Task item:
Beneath this instruction is a listing. Transcribe from it only the stretch from the line with "stage by stage" through the line with "nor2_1 | 84 | 315 |", both end lines included, exactly as written.
==*==
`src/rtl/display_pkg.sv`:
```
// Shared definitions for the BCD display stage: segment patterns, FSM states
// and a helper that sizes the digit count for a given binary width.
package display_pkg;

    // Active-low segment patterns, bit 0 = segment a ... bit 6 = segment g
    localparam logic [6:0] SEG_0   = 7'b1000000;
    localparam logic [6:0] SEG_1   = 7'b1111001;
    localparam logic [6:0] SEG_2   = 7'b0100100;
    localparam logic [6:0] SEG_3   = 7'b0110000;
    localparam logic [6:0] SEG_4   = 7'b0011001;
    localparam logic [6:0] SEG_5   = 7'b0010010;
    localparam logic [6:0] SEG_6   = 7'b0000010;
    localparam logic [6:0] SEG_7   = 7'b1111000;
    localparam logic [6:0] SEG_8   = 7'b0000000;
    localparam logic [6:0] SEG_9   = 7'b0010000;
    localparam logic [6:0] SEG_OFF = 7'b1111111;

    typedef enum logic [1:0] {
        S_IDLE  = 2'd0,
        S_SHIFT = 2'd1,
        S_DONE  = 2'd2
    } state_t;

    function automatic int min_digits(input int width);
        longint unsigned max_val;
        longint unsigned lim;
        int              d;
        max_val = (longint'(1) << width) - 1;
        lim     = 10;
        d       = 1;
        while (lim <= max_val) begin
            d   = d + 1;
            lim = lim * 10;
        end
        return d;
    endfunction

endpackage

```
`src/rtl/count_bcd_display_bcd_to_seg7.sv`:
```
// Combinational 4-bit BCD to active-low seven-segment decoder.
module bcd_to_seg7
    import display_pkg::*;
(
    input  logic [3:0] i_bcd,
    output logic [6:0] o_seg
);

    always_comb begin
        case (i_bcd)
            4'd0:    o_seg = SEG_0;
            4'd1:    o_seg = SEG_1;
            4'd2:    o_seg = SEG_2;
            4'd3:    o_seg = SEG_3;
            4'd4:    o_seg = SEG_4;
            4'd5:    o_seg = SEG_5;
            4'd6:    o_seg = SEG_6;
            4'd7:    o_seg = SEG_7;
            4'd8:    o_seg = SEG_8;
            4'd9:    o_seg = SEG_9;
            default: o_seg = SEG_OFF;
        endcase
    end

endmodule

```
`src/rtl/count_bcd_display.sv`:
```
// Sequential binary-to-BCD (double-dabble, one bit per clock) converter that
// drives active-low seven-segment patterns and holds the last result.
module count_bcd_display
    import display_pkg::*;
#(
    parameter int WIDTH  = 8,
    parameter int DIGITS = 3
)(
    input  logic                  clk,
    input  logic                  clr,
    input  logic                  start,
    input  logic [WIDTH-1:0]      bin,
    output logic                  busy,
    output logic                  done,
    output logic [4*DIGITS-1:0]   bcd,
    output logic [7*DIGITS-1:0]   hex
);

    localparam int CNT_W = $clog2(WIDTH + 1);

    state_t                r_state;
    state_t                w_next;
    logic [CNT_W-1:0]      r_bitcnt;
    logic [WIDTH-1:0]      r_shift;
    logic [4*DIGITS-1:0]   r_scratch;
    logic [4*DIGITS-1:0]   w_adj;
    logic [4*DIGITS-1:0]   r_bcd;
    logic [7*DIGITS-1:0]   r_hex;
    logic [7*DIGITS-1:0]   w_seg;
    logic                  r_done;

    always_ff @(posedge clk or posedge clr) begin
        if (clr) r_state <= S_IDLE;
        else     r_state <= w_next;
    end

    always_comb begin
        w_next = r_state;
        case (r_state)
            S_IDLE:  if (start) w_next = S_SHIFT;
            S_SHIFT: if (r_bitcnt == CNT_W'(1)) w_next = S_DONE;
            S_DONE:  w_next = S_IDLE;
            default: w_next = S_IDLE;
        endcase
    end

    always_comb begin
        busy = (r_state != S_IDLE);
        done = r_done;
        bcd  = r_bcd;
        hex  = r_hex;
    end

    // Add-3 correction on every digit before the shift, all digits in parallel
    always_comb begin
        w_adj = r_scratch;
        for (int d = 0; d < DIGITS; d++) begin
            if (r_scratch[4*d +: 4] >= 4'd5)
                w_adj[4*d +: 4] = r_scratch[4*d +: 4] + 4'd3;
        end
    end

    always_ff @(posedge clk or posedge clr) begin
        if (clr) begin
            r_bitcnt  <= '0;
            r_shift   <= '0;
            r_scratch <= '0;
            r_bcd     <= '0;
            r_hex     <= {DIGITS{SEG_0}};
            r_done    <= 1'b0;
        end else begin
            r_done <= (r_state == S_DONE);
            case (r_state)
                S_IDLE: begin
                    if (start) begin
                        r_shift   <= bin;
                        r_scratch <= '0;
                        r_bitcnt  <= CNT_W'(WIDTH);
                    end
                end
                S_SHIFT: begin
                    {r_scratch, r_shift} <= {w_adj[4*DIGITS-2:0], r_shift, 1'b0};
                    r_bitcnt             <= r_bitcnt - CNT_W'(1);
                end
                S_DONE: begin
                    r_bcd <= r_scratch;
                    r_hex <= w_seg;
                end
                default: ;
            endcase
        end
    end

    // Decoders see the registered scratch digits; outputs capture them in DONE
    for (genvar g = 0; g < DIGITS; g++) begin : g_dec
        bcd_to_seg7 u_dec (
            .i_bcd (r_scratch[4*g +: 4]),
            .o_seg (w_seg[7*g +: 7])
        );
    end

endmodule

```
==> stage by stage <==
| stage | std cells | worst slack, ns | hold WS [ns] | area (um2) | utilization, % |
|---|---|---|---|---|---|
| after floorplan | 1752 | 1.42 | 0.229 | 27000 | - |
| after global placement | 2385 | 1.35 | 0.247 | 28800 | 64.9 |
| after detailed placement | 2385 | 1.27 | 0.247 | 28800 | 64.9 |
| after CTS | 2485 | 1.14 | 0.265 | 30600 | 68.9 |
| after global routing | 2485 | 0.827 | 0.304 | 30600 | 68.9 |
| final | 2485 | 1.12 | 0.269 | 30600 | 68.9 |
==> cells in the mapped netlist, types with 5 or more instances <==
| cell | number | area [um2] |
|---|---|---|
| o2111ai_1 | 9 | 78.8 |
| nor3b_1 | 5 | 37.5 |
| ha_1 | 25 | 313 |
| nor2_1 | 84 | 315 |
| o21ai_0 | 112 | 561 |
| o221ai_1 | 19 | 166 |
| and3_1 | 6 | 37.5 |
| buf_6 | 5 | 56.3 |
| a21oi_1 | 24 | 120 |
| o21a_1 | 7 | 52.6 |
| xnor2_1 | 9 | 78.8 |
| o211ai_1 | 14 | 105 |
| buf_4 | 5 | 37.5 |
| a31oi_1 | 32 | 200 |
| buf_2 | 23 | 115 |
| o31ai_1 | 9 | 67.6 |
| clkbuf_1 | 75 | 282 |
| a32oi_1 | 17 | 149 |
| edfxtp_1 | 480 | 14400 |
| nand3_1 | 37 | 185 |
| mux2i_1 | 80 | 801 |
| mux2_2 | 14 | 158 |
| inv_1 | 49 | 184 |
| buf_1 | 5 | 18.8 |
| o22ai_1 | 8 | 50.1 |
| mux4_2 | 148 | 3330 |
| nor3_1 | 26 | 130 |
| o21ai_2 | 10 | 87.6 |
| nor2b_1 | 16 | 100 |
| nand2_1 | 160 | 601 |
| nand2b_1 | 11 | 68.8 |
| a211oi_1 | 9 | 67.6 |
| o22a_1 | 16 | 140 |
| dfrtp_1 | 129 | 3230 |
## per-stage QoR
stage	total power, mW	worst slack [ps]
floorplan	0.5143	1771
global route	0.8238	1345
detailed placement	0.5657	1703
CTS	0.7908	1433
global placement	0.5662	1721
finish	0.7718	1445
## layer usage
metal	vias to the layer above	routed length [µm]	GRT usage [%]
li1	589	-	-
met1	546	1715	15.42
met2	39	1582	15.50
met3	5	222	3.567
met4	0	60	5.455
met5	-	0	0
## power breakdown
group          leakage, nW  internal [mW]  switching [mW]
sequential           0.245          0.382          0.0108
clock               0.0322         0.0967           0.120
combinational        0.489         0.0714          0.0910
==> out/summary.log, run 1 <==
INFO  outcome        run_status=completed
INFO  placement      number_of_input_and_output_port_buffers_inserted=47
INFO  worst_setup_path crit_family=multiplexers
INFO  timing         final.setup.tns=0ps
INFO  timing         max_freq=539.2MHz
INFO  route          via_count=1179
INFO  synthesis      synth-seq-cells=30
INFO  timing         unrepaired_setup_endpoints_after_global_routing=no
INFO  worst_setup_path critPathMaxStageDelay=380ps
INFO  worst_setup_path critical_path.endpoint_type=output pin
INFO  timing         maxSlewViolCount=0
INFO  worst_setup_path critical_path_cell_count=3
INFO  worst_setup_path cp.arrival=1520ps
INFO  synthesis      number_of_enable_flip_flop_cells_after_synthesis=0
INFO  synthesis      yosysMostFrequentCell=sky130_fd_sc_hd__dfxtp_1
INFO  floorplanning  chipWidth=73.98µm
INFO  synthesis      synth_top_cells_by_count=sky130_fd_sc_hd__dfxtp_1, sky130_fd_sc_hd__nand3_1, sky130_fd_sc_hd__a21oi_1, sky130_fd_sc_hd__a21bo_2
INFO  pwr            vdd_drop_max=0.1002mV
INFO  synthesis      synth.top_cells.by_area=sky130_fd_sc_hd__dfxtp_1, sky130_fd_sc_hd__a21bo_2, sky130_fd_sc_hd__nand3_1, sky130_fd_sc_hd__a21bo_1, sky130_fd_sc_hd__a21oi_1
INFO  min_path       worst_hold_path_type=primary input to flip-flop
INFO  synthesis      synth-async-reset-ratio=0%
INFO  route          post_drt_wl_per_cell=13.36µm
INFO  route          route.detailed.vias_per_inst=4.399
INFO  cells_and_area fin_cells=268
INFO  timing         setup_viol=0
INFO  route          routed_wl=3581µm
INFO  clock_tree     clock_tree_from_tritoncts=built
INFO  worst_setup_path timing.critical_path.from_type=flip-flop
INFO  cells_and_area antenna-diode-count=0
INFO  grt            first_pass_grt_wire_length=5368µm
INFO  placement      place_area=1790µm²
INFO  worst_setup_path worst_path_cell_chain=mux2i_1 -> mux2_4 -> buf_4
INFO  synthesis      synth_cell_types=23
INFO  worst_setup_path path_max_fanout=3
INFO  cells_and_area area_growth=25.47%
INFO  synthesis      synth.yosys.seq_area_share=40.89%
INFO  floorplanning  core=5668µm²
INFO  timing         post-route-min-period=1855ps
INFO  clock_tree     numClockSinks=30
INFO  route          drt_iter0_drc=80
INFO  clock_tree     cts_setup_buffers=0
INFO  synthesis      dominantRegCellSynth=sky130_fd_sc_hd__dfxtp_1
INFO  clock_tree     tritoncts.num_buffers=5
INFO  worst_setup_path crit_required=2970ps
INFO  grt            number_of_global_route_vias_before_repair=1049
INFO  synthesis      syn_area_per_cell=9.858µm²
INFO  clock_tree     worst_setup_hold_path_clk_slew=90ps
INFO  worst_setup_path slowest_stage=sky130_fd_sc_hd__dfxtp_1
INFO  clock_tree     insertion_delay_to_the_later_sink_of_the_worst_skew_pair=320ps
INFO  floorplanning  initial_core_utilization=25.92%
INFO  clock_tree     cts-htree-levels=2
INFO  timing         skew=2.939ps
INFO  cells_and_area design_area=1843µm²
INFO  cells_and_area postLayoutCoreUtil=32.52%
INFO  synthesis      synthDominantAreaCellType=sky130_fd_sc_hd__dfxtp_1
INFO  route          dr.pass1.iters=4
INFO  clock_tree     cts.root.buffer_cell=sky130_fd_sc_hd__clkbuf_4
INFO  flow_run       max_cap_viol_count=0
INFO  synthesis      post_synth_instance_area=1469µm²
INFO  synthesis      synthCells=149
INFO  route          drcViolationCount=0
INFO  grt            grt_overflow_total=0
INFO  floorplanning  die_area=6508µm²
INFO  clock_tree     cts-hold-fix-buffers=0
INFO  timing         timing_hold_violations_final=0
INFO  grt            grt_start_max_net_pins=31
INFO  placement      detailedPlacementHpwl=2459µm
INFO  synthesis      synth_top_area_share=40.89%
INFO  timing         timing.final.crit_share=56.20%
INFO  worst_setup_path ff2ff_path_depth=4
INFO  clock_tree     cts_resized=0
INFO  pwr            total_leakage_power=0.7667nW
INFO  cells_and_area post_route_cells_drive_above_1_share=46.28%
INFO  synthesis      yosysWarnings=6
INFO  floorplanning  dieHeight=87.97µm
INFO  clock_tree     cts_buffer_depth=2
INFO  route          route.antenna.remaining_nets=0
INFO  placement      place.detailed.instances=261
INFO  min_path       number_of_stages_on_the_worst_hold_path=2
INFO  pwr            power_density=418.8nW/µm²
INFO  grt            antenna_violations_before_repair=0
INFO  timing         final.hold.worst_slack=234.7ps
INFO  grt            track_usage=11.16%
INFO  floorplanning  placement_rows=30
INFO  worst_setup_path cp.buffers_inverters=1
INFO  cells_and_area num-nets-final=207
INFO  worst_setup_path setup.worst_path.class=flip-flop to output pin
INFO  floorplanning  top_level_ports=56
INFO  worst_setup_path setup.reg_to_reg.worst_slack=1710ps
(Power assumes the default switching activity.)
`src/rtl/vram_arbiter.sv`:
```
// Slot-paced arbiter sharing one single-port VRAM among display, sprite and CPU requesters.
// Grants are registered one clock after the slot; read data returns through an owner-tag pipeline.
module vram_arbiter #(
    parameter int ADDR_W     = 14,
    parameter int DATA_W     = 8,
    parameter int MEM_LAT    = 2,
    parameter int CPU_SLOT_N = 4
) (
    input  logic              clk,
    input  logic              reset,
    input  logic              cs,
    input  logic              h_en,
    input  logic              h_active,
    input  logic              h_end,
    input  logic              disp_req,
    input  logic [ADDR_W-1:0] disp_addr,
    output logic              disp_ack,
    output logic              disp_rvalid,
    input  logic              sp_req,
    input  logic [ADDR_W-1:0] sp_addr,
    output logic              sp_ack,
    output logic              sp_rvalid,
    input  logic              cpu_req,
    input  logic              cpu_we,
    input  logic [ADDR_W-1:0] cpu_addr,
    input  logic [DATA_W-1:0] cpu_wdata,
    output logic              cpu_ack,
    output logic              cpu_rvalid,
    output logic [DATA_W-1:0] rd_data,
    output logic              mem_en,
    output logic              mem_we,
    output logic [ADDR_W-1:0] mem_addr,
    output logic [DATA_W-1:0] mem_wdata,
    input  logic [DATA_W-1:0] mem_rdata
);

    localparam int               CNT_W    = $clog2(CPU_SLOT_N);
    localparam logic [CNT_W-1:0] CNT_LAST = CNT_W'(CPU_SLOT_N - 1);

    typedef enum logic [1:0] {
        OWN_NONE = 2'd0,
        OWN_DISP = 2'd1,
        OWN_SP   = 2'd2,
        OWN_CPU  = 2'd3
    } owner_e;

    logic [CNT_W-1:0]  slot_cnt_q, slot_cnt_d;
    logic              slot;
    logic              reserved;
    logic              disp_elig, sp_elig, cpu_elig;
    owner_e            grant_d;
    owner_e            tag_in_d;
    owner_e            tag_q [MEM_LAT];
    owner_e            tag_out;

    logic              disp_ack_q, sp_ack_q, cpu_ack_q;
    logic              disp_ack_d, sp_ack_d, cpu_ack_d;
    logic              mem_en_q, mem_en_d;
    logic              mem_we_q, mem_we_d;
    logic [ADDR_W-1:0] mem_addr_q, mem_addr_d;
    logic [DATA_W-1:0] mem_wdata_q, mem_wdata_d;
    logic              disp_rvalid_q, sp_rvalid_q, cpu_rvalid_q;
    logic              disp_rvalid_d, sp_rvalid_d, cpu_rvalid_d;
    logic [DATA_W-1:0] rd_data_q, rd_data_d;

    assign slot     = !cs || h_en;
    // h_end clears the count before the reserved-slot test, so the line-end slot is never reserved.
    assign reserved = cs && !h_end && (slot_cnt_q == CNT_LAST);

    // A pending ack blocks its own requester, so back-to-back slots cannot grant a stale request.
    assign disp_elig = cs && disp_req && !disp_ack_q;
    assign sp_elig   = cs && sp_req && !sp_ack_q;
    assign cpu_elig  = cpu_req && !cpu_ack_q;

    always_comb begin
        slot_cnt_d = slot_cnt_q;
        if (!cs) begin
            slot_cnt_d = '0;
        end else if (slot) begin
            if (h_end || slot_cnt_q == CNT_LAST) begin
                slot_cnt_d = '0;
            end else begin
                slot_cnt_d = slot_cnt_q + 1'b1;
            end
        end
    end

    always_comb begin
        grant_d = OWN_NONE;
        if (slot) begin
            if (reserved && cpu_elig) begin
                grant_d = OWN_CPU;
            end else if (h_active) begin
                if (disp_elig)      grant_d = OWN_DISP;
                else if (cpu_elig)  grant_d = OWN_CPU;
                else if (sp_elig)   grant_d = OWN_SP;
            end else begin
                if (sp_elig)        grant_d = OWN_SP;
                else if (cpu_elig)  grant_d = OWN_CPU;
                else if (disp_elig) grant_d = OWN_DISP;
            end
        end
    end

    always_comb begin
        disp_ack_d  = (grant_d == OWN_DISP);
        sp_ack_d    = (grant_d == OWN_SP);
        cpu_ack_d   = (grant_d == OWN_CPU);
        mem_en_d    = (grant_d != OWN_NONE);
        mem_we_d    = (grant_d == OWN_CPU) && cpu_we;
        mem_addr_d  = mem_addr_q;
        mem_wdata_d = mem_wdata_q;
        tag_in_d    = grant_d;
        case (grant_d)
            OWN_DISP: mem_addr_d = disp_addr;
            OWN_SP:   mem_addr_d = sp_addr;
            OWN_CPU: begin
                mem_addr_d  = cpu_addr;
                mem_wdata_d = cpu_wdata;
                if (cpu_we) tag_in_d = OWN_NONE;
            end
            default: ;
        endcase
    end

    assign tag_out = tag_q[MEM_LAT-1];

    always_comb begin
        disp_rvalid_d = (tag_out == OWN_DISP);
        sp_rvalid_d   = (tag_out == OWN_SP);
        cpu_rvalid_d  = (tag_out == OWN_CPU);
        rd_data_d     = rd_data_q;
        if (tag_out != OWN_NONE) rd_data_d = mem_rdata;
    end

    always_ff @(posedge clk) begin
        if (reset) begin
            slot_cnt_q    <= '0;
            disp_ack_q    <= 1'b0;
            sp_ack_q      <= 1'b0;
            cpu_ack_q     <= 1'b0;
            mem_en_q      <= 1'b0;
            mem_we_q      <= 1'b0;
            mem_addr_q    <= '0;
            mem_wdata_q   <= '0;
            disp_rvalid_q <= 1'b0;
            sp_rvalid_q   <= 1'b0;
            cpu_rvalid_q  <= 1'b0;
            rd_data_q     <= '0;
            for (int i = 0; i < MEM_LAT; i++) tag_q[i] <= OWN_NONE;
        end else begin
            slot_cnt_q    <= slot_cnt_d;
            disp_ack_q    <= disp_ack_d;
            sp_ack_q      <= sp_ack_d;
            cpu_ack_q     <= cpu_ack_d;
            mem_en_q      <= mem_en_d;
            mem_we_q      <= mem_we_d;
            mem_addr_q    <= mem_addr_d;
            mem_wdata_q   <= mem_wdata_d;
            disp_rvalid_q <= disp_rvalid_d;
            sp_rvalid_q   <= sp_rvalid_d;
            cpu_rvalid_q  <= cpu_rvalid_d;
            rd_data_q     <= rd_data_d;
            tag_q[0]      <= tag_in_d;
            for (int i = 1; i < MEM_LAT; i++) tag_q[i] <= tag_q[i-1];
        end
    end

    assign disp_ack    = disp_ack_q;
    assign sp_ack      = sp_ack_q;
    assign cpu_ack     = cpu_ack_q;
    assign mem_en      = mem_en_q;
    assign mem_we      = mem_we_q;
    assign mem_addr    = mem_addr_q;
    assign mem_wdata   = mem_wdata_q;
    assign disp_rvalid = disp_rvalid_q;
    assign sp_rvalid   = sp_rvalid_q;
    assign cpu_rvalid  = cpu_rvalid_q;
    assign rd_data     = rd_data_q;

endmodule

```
==*==
Output of the exercise:
==> stage by stage <==
| stage | std cells | worst slack, ns | hold WS [ns] | area (um2) | utilization, % |
|---|---|---|---|---|---|
| after floorplan | 1752 | 1.42 | 0.229 | 27000 | - |
| after global placement | 2385 | 1.35 | 0.247 | 28800 | 64.9 |
| after detailed placement | 2385 | 1.27 | 0.247 | 28800 | 64.9 |
| after CTS | 2485 | 1.14 | 0.265 | 30600 | 68.9 |
| after global routing | 2485 | 0.827 | 0.304 | 30600 | 68.9 |
| final | 2485 | 1.12 | 0.269 | 30600 | 68.9 |
==> cells in the mapped netlist, types with 5 or more instances <==
| cell | number | area [um2] |
|---|---|---|
| o2111ai_1 | 9 | 78.8 |
| nor3b_1 | 5 | 37.5 |
| ha_1 | 25 | 313 |
| nor2_1 | 84 | 315 |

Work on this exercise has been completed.